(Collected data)
>>>

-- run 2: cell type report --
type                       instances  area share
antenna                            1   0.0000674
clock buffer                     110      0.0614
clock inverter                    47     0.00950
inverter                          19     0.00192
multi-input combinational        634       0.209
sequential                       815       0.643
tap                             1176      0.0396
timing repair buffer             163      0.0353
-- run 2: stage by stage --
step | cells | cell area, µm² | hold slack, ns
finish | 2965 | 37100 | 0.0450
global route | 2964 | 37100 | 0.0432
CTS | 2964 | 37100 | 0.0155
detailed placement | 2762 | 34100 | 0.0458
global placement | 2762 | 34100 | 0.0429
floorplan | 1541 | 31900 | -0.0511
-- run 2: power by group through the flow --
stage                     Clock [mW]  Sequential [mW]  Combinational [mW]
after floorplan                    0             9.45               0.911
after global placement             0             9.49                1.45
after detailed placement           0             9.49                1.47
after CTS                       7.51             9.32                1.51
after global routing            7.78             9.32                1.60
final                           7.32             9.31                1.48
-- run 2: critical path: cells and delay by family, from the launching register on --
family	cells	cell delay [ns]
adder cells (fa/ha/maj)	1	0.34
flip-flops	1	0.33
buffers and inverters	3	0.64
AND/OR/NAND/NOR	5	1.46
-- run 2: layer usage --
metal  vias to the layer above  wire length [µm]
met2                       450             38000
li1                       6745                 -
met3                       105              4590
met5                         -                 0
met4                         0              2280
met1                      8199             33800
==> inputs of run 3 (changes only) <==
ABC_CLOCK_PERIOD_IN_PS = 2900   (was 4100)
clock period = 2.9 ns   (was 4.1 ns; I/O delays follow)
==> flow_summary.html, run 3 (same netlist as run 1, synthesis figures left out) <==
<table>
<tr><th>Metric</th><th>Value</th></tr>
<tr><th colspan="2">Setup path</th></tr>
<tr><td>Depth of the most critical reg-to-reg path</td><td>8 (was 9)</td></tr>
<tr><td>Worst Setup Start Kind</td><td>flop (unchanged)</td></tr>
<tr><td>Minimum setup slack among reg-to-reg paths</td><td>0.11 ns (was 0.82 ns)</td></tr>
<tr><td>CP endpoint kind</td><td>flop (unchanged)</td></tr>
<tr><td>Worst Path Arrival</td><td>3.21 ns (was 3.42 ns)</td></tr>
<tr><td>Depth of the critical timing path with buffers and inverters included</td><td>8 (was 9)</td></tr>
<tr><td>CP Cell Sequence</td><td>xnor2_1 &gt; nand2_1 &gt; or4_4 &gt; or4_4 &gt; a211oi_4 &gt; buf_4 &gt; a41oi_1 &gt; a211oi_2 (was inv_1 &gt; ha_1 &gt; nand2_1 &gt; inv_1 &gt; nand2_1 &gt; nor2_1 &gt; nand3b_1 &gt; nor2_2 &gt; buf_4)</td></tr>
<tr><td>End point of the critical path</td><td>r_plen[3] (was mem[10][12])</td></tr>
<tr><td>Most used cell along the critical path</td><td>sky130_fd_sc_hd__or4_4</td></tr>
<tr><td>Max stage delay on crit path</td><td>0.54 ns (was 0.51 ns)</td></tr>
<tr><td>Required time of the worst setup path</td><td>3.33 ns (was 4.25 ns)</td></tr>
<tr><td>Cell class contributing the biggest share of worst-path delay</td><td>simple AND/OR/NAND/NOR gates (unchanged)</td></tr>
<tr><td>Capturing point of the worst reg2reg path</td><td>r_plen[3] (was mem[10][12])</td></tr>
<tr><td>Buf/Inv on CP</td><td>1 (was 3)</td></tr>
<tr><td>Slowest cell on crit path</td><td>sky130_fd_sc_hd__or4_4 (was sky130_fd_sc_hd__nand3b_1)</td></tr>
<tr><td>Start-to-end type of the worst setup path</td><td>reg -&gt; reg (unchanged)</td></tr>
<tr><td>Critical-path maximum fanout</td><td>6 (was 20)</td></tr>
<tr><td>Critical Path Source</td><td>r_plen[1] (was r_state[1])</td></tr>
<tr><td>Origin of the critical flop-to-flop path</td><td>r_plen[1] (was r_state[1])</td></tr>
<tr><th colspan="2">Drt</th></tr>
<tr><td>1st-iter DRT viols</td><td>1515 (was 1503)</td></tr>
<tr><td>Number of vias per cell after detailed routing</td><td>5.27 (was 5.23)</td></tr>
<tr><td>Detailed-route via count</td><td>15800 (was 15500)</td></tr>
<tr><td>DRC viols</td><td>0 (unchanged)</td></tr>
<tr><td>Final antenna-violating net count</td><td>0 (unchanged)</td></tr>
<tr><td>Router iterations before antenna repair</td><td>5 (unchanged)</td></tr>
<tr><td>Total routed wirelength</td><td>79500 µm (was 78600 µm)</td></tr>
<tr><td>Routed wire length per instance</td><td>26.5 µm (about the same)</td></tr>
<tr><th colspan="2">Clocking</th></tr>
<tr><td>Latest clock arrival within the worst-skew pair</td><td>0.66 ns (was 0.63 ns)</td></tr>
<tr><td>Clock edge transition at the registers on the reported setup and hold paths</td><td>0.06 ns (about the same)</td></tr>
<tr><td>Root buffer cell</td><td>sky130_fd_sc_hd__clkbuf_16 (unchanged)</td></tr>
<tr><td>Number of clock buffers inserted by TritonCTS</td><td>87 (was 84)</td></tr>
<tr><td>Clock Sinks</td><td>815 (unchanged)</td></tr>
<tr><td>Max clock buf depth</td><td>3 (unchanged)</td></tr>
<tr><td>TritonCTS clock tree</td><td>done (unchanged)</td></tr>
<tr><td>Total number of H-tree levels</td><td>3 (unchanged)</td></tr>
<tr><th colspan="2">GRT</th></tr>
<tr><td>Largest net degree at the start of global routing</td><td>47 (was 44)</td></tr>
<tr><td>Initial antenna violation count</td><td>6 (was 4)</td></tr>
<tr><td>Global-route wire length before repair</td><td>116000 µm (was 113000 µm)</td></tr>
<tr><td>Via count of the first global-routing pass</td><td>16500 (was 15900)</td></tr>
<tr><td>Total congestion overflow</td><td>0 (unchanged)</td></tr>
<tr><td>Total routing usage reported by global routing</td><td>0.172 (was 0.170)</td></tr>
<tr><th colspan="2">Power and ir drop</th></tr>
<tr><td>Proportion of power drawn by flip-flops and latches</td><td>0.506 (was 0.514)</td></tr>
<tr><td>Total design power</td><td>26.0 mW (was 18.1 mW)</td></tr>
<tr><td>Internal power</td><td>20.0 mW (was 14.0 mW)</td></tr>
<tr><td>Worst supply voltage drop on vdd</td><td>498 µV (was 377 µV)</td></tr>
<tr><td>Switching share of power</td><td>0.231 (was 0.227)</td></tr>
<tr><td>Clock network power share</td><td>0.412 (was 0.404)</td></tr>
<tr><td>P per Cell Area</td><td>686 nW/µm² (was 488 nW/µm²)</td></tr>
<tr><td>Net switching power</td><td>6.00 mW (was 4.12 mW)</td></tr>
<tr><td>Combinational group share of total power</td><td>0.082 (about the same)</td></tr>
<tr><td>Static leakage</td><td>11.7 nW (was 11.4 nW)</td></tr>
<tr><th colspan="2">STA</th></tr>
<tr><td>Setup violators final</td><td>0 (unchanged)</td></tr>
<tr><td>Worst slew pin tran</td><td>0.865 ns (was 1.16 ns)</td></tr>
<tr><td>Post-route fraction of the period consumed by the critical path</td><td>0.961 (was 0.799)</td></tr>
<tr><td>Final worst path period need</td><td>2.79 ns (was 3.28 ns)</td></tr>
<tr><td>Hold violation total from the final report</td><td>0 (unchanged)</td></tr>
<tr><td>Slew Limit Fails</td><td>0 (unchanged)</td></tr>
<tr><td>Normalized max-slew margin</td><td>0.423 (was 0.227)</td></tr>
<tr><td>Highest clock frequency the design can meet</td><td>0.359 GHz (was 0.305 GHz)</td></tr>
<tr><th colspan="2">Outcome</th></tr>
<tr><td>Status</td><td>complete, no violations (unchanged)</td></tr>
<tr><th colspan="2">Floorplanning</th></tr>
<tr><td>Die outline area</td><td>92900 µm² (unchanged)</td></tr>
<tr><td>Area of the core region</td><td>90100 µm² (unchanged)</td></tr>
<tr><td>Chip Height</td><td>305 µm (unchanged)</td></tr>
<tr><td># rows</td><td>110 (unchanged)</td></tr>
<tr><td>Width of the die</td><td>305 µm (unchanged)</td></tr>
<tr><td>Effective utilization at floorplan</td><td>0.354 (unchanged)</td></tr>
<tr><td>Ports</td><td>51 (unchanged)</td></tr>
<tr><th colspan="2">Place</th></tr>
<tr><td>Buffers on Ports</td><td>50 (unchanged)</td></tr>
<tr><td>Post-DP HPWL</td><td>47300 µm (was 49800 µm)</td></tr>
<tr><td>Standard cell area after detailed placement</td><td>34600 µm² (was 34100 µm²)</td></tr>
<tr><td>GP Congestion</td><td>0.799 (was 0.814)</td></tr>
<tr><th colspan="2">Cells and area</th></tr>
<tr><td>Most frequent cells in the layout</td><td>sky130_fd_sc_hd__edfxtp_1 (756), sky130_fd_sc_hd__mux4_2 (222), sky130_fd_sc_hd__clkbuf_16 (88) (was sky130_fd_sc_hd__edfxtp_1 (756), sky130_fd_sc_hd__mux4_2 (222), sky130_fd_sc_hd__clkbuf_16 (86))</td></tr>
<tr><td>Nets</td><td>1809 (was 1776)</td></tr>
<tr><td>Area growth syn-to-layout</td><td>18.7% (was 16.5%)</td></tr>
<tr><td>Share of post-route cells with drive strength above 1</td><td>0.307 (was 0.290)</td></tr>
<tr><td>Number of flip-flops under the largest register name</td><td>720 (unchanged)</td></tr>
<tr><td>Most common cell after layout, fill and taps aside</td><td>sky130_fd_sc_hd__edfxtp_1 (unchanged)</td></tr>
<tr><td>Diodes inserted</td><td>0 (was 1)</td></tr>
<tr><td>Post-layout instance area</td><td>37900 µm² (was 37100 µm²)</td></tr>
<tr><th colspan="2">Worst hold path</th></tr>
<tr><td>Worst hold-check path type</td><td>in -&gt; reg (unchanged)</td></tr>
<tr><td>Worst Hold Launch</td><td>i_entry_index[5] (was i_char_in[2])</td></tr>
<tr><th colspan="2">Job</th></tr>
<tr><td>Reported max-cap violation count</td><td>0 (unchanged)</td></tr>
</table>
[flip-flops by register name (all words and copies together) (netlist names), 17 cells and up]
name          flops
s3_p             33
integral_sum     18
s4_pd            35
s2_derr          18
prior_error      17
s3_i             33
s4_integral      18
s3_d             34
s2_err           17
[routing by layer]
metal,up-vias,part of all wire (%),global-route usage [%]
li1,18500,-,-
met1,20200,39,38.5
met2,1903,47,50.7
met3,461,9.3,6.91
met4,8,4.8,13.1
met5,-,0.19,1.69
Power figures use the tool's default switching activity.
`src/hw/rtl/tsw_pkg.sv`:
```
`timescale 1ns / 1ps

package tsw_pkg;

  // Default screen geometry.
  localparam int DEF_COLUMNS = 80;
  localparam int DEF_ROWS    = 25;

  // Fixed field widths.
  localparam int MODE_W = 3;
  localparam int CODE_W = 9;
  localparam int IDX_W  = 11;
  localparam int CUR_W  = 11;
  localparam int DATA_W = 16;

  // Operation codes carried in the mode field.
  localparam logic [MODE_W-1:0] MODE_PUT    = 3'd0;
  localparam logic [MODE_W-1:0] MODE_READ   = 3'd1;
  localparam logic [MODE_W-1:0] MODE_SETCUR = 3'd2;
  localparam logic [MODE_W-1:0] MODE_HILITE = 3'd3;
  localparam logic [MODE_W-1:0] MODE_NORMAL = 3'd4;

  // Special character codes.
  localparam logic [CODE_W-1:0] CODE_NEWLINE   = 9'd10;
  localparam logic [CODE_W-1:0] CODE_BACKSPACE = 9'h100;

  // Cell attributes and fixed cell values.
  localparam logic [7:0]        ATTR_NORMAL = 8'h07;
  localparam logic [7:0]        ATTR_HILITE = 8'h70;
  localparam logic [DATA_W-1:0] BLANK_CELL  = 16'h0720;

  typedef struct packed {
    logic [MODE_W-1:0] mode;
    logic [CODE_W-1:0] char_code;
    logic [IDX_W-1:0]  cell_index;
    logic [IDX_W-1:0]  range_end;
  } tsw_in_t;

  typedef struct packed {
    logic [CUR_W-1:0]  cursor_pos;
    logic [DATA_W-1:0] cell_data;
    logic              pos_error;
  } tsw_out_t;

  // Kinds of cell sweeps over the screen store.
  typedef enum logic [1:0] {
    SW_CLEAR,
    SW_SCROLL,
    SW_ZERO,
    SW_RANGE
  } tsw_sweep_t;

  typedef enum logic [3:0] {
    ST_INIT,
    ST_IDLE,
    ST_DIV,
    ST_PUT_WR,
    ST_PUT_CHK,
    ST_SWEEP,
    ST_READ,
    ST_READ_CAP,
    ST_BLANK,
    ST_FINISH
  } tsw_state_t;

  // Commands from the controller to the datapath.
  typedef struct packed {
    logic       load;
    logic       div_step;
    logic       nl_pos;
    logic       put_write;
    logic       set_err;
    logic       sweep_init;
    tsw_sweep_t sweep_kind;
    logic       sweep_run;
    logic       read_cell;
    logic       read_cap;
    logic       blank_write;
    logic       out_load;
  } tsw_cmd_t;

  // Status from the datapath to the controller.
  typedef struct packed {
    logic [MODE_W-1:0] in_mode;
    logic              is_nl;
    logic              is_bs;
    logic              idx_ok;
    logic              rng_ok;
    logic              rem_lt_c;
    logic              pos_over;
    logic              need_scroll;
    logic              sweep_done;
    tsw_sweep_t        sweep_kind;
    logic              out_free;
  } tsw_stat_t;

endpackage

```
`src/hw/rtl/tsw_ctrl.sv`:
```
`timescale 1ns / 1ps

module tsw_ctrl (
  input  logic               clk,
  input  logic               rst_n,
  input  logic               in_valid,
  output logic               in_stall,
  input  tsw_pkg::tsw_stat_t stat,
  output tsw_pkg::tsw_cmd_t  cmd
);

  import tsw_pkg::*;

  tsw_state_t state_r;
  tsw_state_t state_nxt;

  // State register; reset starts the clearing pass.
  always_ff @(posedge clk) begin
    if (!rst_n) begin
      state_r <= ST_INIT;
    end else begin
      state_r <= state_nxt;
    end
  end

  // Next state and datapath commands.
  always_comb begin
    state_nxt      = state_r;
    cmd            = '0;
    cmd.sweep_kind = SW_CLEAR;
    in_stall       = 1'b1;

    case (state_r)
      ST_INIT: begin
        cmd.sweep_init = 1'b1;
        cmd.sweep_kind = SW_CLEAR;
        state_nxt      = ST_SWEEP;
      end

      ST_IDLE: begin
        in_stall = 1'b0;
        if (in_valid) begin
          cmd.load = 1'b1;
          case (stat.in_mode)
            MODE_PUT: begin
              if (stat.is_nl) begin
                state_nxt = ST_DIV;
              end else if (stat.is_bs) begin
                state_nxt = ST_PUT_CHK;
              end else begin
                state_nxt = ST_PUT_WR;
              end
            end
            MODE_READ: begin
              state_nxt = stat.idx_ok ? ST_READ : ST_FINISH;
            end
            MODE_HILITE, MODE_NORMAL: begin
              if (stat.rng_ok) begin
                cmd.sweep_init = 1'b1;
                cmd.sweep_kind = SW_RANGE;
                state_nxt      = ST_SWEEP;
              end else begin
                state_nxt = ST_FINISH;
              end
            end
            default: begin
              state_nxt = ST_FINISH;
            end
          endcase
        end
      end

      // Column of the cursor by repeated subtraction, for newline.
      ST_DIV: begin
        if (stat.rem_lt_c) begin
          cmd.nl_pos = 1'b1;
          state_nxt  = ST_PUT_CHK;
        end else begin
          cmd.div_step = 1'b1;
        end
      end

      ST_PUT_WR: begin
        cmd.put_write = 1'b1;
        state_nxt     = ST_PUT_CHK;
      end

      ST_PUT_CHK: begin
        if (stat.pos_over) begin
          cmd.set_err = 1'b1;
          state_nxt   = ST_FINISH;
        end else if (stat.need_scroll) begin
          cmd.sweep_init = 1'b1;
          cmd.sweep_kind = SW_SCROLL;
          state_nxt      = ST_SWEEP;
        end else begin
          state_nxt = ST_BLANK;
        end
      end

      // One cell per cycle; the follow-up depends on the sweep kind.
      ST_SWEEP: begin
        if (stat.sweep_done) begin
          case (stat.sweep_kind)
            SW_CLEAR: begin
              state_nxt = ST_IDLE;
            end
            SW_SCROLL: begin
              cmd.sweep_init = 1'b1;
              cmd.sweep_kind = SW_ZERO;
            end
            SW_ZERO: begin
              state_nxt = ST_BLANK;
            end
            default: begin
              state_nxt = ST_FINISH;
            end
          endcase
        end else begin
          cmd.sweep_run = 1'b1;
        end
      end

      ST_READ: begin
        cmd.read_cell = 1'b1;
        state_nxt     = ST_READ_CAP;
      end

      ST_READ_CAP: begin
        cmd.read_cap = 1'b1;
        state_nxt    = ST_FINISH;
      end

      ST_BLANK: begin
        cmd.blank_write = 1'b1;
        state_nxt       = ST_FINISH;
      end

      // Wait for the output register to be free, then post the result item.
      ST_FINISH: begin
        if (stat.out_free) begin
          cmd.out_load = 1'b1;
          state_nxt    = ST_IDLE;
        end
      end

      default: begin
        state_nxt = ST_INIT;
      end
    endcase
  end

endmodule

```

<<<

Give the exact lines, and only those, from the line containing "<tr><td>Number of clock" through the line containing "<tr><td>Setup violators final</td><td>0" in the entries above.

<tr><td>Number of clock buffers inserted by TritonCTS</td><td>87 (was 84)</td></tr>
<tr><td>Clock Sinks</td><td>815 (unchanged)</td></tr>
<tr><td>Max clock buf depth</td><td>3 (unchanged)</td></tr>
<tr><td>TritonCTS clock tree</td><td>done (unchanged)</td></tr>
<tr><td>Total number of H-tree levels</td><td>3 (unchanged)</td></tr>
<tr><th colspan="2">GRT</th></tr>
<tr><td>Largest net degree at the start of global routing</td><td>47 (was 44)</td></tr>
<tr><td>Initial antenna violation count</td><td>6 (was 4)</td></tr>
<tr><td>Global-route wire length before repair</td><td>116000 µm (was 113000 µm)</td></tr>
<tr><td>Via count of the first global-routing pass</td><td>16500 (was 15900)</td></tr>
<tr><td>Total congestion overflow</td><td>0 (unchanged)</td></tr>
<tr><td>Total routing usage reported by global routing</td><td>0.172 (was 0.170)</td></tr>
<tr><th colspan="2">Power and ir drop</th></tr>
<tr><td>Proportion of power drawn by flip-flops and latches</td><td>0.506 (was 0.514)</td></tr>
<tr><td>Total design power</td><td>26.0 mW (was 18.1 mW)</td></tr>
<tr><td>Internal power</td><td>20.0 mW (was 14.0 mW)</td></tr>
<tr><td>Worst supply voltage drop on vdd</td><td>498 µV (was 377 µV)</td></tr>
<tr><td>Switching share of power</td><td>0.231 (was 0.227)</td></tr>
<tr><td>Clock network power share</td><td>0.412 (was 0.404)</td></tr>
<tr><td>P per Cell Area</td><td>686 nW/µm² (was 488 nW/µm²)</td></tr>
<tr><td>Net switching power</td><td>6.00 mW (was 4.12 mW)</td></tr>
<tr><td>Combinational group share of total power</td><td>0.082 (about the same)</td></tr>
<tr><td>Static leakage</td><td>11.7 nW (was 11.4 nW)</td></tr>
<tr><th colspan="2">STA</th></tr>
<tr><td>Setup violators final</td><td>0 (unchanged)</td></tr>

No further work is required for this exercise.